Originally published in The Weekly Knob
Fires are cathartic to watch. Tell me you’ve sat around a campfire and didn’t get lost staring at the flames, I dare you. In the moment, fire is infinite; it transcends time, in a way. It’s essential for life, but it’s overlooked these days because the modern man no longer considers it an option, opting instead for the electric flow. But you can’t electrocute history. You can’t shock a memory. They’re called torch songs for a reason: fire can do it. It’s a beautiful parasite, eating its host until the host dies but not before it clings to another host. I am forever lost staring at fire.
Before I spontaneously transform into a poet, it helped me get through a hard time in my life; fire, that is. When Victoria broke up with me, I was torn. I was an unending knot of misery bound by the chains of memory to her. It hurt. I cried. I’m not afraid to admit it, I cried hard. I cried a lot. But like a phoenix, I rose from the ashes of that period in my life. It was a stupid summer romance; we were sixteen but at the time it was the hardest thing I’d ever faced at that point in my young life. We met at this community cookout in May.

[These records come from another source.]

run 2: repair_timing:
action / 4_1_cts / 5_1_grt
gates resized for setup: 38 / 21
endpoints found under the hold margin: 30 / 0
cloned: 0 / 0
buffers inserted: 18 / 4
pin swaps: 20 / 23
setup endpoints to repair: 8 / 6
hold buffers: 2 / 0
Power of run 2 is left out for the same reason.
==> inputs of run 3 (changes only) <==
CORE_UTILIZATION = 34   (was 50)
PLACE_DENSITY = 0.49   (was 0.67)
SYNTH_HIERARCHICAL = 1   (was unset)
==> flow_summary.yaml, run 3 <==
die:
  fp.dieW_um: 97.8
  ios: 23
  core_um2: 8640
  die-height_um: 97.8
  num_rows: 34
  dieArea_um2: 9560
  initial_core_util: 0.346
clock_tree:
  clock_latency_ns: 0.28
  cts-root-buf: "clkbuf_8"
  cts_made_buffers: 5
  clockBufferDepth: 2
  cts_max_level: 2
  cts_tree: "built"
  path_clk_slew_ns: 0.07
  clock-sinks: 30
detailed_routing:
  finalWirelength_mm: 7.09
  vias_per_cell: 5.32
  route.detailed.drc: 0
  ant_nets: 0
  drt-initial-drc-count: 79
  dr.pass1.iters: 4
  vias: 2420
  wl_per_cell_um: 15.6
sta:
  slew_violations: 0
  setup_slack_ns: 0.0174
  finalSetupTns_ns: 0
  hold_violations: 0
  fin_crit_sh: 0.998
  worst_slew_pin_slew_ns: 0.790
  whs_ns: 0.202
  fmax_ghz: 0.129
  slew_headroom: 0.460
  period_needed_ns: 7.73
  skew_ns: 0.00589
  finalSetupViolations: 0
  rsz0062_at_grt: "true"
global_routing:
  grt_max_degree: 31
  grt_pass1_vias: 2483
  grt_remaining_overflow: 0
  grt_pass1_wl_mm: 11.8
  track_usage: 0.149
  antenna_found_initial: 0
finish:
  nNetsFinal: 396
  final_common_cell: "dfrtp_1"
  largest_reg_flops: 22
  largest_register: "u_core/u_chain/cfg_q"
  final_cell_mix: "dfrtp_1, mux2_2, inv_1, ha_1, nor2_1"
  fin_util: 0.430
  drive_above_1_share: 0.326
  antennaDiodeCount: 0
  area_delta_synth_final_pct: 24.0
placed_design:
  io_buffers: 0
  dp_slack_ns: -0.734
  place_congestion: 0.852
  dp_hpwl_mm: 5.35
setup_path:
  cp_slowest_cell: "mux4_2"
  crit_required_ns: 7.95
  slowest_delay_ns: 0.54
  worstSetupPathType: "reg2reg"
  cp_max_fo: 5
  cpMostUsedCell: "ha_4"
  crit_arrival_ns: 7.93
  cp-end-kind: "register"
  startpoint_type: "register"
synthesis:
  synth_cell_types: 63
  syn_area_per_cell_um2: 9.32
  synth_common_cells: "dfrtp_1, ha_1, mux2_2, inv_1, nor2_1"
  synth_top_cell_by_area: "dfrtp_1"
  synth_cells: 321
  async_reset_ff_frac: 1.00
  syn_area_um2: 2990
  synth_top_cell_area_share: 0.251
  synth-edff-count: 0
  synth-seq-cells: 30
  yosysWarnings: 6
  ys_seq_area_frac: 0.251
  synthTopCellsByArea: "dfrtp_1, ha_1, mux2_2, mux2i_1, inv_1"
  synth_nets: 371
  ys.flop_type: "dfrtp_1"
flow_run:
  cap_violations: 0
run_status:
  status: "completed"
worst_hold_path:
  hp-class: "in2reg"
`src/rtl/alu16.sv`:
```
// ---------------------------------------------------------------------------
// alu16 : registered 16-bit integer ALU for the RISC16 datapath.
//
// Computes one of eight unsigned operations on a/b when in_valid is sampled
// high, and registers result, zero and carry with one cycle of latency.
//
// Ports
//   clk          in   rising-edge clock
//   rst_n        in   asynchronous active-low reset
//   a            in   operand A                              [WIDTH]
//   b            in   operand B / shift amount               [WIDTH]
//   alu_control  in   operation select                       [3]
//   in_valid     in   operands valid, sampled on rising clk
//   result       out  registered operation result            [WIDTH]
//   zero         out  registered flag, result == 0
//   carry        out  registered carry-out (ADD) / borrow (SUB), else 0
//   out_valid    out  one-cycle pulse when outputs hold a new value
// ---------------------------------------------------------------------------
module alu16 #(
   parameter int unsigned WIDTH = 16
) (
   input  logic             clk,
   input  logic             rst_n,
   input  logic [WIDTH-1:0] a,
   input  logic [WIDTH-1:0] b,
   input  logic [2:0]       alu_control,
   input  logic             in_valid,
   output logic [WIDTH-1:0] result,
   output logic             zero,
   output logic             carry,
   output logic             out_valid
);

   localparam int unsigned SHW = (WIDTH > 1) ? $clog2(WIDTH) : 1;

   localparam logic [2:0] OP_ADD = 3'b000;
   localparam logic [2:0] OP_SUB = 3'b001;
   localparam logic [2:0] OP_NOT = 3'b010;
   localparam logic [2:0] OP_SHL = 3'b011;
   localparam logic [2:0] OP_SHR = 3'b100;
   localparam logic [2:0] OP_AND = 3'b101;
   localparam logic [2:0] OP_OR  = 3'b110;
   localparam logic [2:0] OP_CMP = 3'b111;

   // Extended adder/subtractor; the extra MSB is carry-out or borrow.
   logic [WIDTH:0]     w_sum;
   logic [WIDTH:0]     w_diff;
   logic               w_borrow;
   logic               w_shift_oob;
   logic [SHW-1:0]     w_shamt;
   logic [WIDTH-1:0]   w_shl;
   logic [WIDTH-1:0]   w_shr;
   logic [WIDTH-1:0]   w_result;
   logic               w_carry;
   logic               w_zero;

   logic [WIDTH-1:0]   r_result;
   logic               r_zero;
   logic               r_carry;
   logic               r_out_valid;

   assign w_sum    = {1'b0, a} + {1'b0, b};
   assign w_diff   = {1'b0, a} - {1'b0, b};
   // Borrow out of the extended subtraction is exactly the unsigned a < b.
   assign w_borrow = w_diff[WIDTH];

   // Shift amounts of WIDTH or more flush the operand to zero.
   assign w_shift_oob = (b >= WIDTH'(WIDTH));
   assign w_shamt     = b[SHW-1:0];
   assign w_shl       = w_shift_oob ? '0 : (a << w_shamt);
   assign w_shr       = w_shift_oob ? '0 : (a >> w_shamt);

   // Operation select.
   always_comb begin
      w_result = '0;
      w_carry  = 1'b0;
      case (alu_control)
         OP_ADD: begin
            w_result = w_sum[WIDTH-1:0];
            w_carry  = w_sum[WIDTH];
         end
         OP_SUB: begin
            w_result = w_diff[WIDTH-1:0];
            w_carry  = w_borrow;
         end
         OP_NOT: w_result = ~a;
         OP_SHL: w_result = w_shl;
         OP_SHR: w_result = w_shr;
         OP_AND: w_result = a & b;
         OP_OR:  w_result = a | b;
         OP_CMP: w_result = {{(WIDTH-1){1'b0}}, w_borrow};
         default: begin
            w_result = '0;
            w_carry  = 1'b0;
         end
      endcase
   end

   // Zero flag derives from the next result so it never lags it.
   assign w_zero = (w_result == '0);

   // Output registers; outputs hold when no operands are presented.
   always_ff @(posedge clk or negedge rst_n) begin
      if (!rst_n) begin
         r_result    <= '0;
         r_zero      <= 1'b1;
         r_carry     <= 1'b0;
         r_out_valid <= 1'b0;
      end else begin
         r_out_valid <= in_valid;
         if (in_valid) begin
            r_result <= w_result;
            r_zero   <= w_zero;
            r_carry  <= w_carry;
         end
      end
   end

   assign result    = r_result;
   assign zero      = r_zero;
   assign carry     = r_carry;
   assign out_valid = r_out_valid;

endmodule

```
`config.mk`:
```
export PLATFORM = sky130hd
export DESIGN_NAME = alu16
export DESIGN_NICKNAME = d
export VERILOG_FILES = /design/src/rtl/alu16.sv
export SDC_FILE = /design/constraint.sdc
export NUM_CORES = 1
export LEC_CHECK = 0
export ABC_AREA = 0
export CAP_MARGIN = 20
export CORE_ASPECT_RATIO = 1.25
export CORE_MARGIN = 2
export CORE_UTILIZATION = 30
export CTS_CLUSTER_SIZE = 24
export DETAILED_ROUTE_END_ITERATION = 10
export SETUP_SLACK_MARGIN = 0.1
export SYNTH_ARGS = -nofsm -noshare
export SYNTH_HDL_FRONTEND = slang
export SYNTH_SLANG_ARGS = --single-unit
export TNS_END_PERCENT = 20
```
`constraint.sdc`:
```
create_clock -name clk -period 1 [get_ports clk]
set_input_delay 0.1 -clock clk [delete_from_list [all_inputs] [get_ports clk]]
set_output_delay 0.1 -clock clk [all_outputs]
set_load 0.05 [all_outputs]
```
# Word-level counts from Yosys, hierarchy flattened
# Index checks and enable logic that the tools add are counted.
[totals]
mem_bits_rw = 0
regBits = 19
latchBits = 0
word_cells = 25
mem_count = 0
mem_bits_ro = 0
inputBits = 38
[classes]
div_mod_pow = 0
n_bitwise = 3
shift = 2
eq_ne = 7
muxes = 4
n_addsub = 2
magnitude_cmp = 1
mul = 0
reduce_logical = 2
[ops]
columns = ["operator", "count"]
rows = [
  ["$pmux W16 S8", 1],
  ["$mux W16", 2],
  ["$add A16 B16 Y17", 1],
  ["$sub A16 B16 Y17", 1],
  ["$and A16 B16 Y16", 1],
  ["$ge A16 B5 Y1 const B", 1],
  ["$logic_not A16 Y1", 1],
  ["$not A16 Y16", 1],
  ["$or A16 B16 Y16", 1],
  ["$shl A16 B4 Y16", 1],
  ["$shr A16 B4 Y16", 1],
  ["$eq A3 B3 Y1 const B", 4],
  ["$eq A3 B2 Y1 const B", 2],
  ["$eq A3 B1 Y1 const B", 1],
  ["$logic_not A3 Y1", 1],
  ["$pmux W1 S2", 1],
]

# Longest topological paths before layout
# Gate-level depths: netlist of run 1.
[depth]
ltp_word = 4
depth_mapped = 14
mapped_depth_nobuf = 12

# Worst setup path after synthesis of run 1
# No wires, ideal clock.
[synth_timing]
kind = "input to register"
start = "input b[2]"
end = "register r_zero (netlist: zero)"
t_required_ps = 938
slack_ps = -1973
cell_stages = 14
arrival_time_ps = 2912
setup_time_ps = 62
n_path_buf = 3
cell_sequence = "buf_2 > inv_2 > buf_1 > ha_1 > clkbuf_1 > o21ba_1 > a211oi_1 > o22ai_1 > nand2_1 > mux2_1 > nor4_1 > nand4_1 > nor4_1 > a41o_1"
[synth_between]
elab_chain_len = 4
[synth_rtl]
columns = ["item", "line", "rtl"]
rows = [
  ["from (decl)", "25", "input logic [WIDTH-1:0] b,"],
  ["$ge A16 B5 Y1, or another cell as far along", "68", "assign w_shift_oob = (b >= WIDTH'(WIDTH));"],
  ["$mux W16, on equally long branches", "71, 70", ""],
  ["$pmux W16 S8 (*)", "77", "case (alu_control)"],
  ["$logic_not A16 Y1 (*)", "100", "assign w_zero = (w_result == '0);"],
  ["to (signal assigned)", "113", "r_zero <= w_zero;"],
  ["to (decl)", "58", "logic r_zero;"],
]
# Mark *: on every way between the ends. The rest lies on a longest branch, timed or not.
# A chain may end at the register's enable or synchronous reset.

# Final worst setup path of run 1
[layout_timing]
start = "input a[8]"
end = "register r_zero (netlist: zero)"
[layout_between]
elab_chain_len = 4
[layout_rtl]
columns = ["item", "line", "rtl"]
rows = [
  ["from (decl)", "24", "input logic [WIDTH-1:0] a,"],
  ["branches (longest 2 deep; another with $sub A16 B16 Y17)", "n/a", ""],
  ["$pmux W16 S8 (*)", "77", ""],
  ["$logic_not A16 Y1 (*)", "100", ""],
]
# Mark *: on every way between the ends.

==> results.md, run 1 <==
* Status: complete, but fails checks
* Failing checks: negative setup slack
* Height of the die at 144 um
* Post-Place Worst Slack at -2.27 ns
* Netlist cell types at 75
* Detailed-route via count at approximately 6200
* Worst R2R Path Depth at 2
* All-Layer GR Usage at 0.266
* First drt pass iteration count at 5
* Fin Clk Skew at 0 ns
* Peak supply drop at between 0.5 and 0.6 mV
* Buffers added on ports at between 50 and 60
* Clock Latency Late Sink at between 0.2 and 0.3 ns
* Avg Cell Area, Syn at roughly 7.5 um2
* Dpl cells at between 1000 and 1500
* Primary FF master, synth: dfrtp_1
* Max-cap violation count at 0
* Hold Buf Count CTS at 0
* Clock-pin slew on the worst setup and hold paths at 0.05 ns
* Logic pwr share at 0.729
* P_sw at between 2 and 3 mW
* P per Cell Area at 764 nW/um2
* Cells after synthesis at 626
* FFs w/ async S/R, synth at 1.00
* Actual slew at the worst max-slew pin at a little over 0.4 ns
* Worst path arrival time at between 2 and 3 ns
* Crit share post-route at 2.43
* Clock power share at 0.124
* Critical path type: in2reg
* Core area at between 15000 and 20000 um2
* Final setup TNS at -19.40 ns
* Max Slew Vio Count at 0
* Post-synth EDFFs at 0
* Endpoint type of the worst setup path: flip-flop
* First-pass GRT wire length at between 30000 and 40000 um
* WP data required at ~1.2 ns
* Met2 routed WL at 10300 um
* Synthesized area at approximately 4700 um2
* Worst Path Buf+Inv at 3
* Die width at 116 um
* Share of layout cells above drive strength 1 at 0.535
* Reg-to-Reg End: zero
* Leading post-synthesis cells by cell area: ha_1, dfrtp_1, mux4_2, nor2_1, a21oi_1
* Setup WS post-layout at -1.43 ns
* ANT cells at 0
* Seq cells post-synth at 19
* Number of antenna violations at the first check in global routing at 0
* Leakage power at about 3.8 nW
* Largest area contributor in the netlist: ha_1
* CTS tree: yes
* Wire length per cell at between 15 and 20 um
* Top Ports at between 50 and 60
* Slowest stage delay, CP at 0.36 ns
* DRT iter0 DRCs at around 500
* Detail Route met3 WL at 1070 um
* Remaining global-route overflow at 0
* CP cell instances: buf_2 -> buf_4 -> buf_4 -> ha_1 -> a21oi_1 -> o211ai_1 -> nand2b_1 -> a221oi_2 -> mux2i_1 -> a221o_1 -> nor4_2 -> a41o_1
* Most Frequent Cell on Critical Path: buf_4
* Worst rel slew slack at 0.728
* # H-tree levels at 1
* Cell Int Power at 3.81 mW
* Final net count at 1000
* Root buf cell: clkbuf_16
* DR vias/cell at approximately 5.5
* Worst r2r src: zero
* Worst Setup EP: zero
* Pin count of the biggest net entering global routing at 23
* Worst reg-to-reg setup slack at between 0.1 and 0.15 ns
* Drt drc at 0
* Vias in the first global route at 6182
* Min Tclk post-route at around 2.4 ns
* Final Setup Violations at 19
* Row count at around 50
* Sequential share of the synthesized area at 0.102
* CTS sink cnt at 19
* Sw Ratio at 0.421
* Post-synth top area share at 0.131
* Crit. Startpoint: a[8]
* Syn-to-layout area delta at 84.3%
* Crit path max-delay family: compound AO/OA/AOI/OAI gates
* Metal-1 WL at about 8600 um
* Total wire length at between 20000 and 25000 um
* Hold Crit Class: in2async
* Crit path max fanout at 6
* Gpl congestion at just over 1
* Dpl hpwl at between 15000 and 20000 um
* Fmax at about 400 MHz
* Crit. path cell count at 12
* Sequential share of power at 0.147
* Crit-path slowest cell: a221o_1
* Post-Syn Nets at ~720
* Die area at 16600 um2
* Routed Antenna Nets at 0
* Non-filler instance count after layout at 1122
* Maximum clock path buffer count at 2
* Total CTS buffers at 3
* Final hold vios at 0
* Initial Utilization at 0.303
* Synth warn at 0
* RSZ-0062 raised after global routing: true
* Highest metal used: met4
* Startpoint types: primary input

All the families in the neighbourhood get their barbecues together and the dads drink light beer and yell about sports, and the moms drink wine and talk about how much they hate Karen in number nine or something, and the kids, we just hang out, play catch in the park, play tag, hide and seek, and all that. At night, there’s fireworks and then we go home.
That’s where I met Victoria. She moved into the neighbourhood in May from across town. She would be going to my school in September. So we met at the cookout about two weeks after she moved in and it was very clear that we had chemistry. I was sitting on one of the picnic benches watching my dad and the other dads talk about baseball (“No way the Rays are gonna go anywhere this year, Paul, I tell ya they got that new DH in there that swings like a broken barn door”) — I had also managed to sneak a beer away from them. She came over to me and sat down. I hadn’t had much experience with girls but I’d had half a Miller Lite and thought I was the king of the world, so I struck up a conversation. She wanted a beer so I went up to the coolers by the dads and just grabbed one for her. They didn’t even notice! We talked all night about our lives and what we wanted. We even missed the fireworks because we totally were making out under this big tree in the park.
She kind of became my girlfriend after that. She was gorgeous. She had dark brown hair and blue eyes, this beautiful smile that could light the whole room up and her laugh! She loved to laugh, and I loved hearing it so I would try to make her laugh all the time. I felt great around her. It didn’t even bother me when she hung around the older guys in the neighbourhood. I mean, she was really pretty and I didn’t want to hog her to myself all the time, except when she was with me. I gave her my full attention always and, y’know, I kind of wanted the same from her. I don’t think she minded when I got her to turn her phone to silent whenever I was around. Plus, she introduced me to the other older guys she knew. They were so cool, they had this “I’m so cool, I can’t even hear you” attitude. I hope I’ll be that cool when I’m older.
We did all sorts of things together. On the first day of summer, we carved our names into the tree that we made out under the day we met. When the carnival came to town, I won her a teddy bear that I named Fuzz, and she won me one that I named Fluff. We went to the photo booth in the mall and got ourselves some pictures, we made each other mix CDs (somehow hers were always better than mine). And she always wrote me letters. Real letters. Who in the digital age does that? I don’t know much about love but I could’ve sworn I was in it.
At least, I was until the end of summer. It was a week before we went back to school, and she was going to be going to my school this year. She started acting distant around the middle of the month. She wouldn’t answer her texts for hours and then always reply with a “Sorry for the late reply” type of response. I didn’t know what she was up to, because whenever I’d ride my bike by her house to see if she was there, I’d always see her moving around in her room. I even asked her parents if she could come out one time and they said she wasn’t there, even after I saw her in her room! I don’t know what she was up to but she wasn’t acting the way I’d wanted, or expected. After a while, I just gave up. She wouldn’t answer her phone, or her emails and the IM would always say she saw the messages but she never replied. I don’t know what I could have done wrong. All I wanted was to be happy with her and she ruined that for me. She was all I thought about and that used to be a blessing but it became a curse.
On the last day of summer, after trying to ask her what was wrong, after trying to make her stop avoiding me (I even waited outside her house one day, like in the movies) I decided it was over. I sent her one last message, and then I went out to the park where we met with a box of all our memories: the CDs, the teddy bear, the pictures, the letters, and set it on fire. It was hard at first, to let it go, but I had to move on from what she had done to me. I read somewhere that burning your ex’s memories helps with the pain, so I brought along a book of matches from a motel I stayed at in Maine, and dropped them in. One after another, until that whole box was on fire. I almost had second thoughts, but the heat of the flame melted my frozen, broken heart and made it better.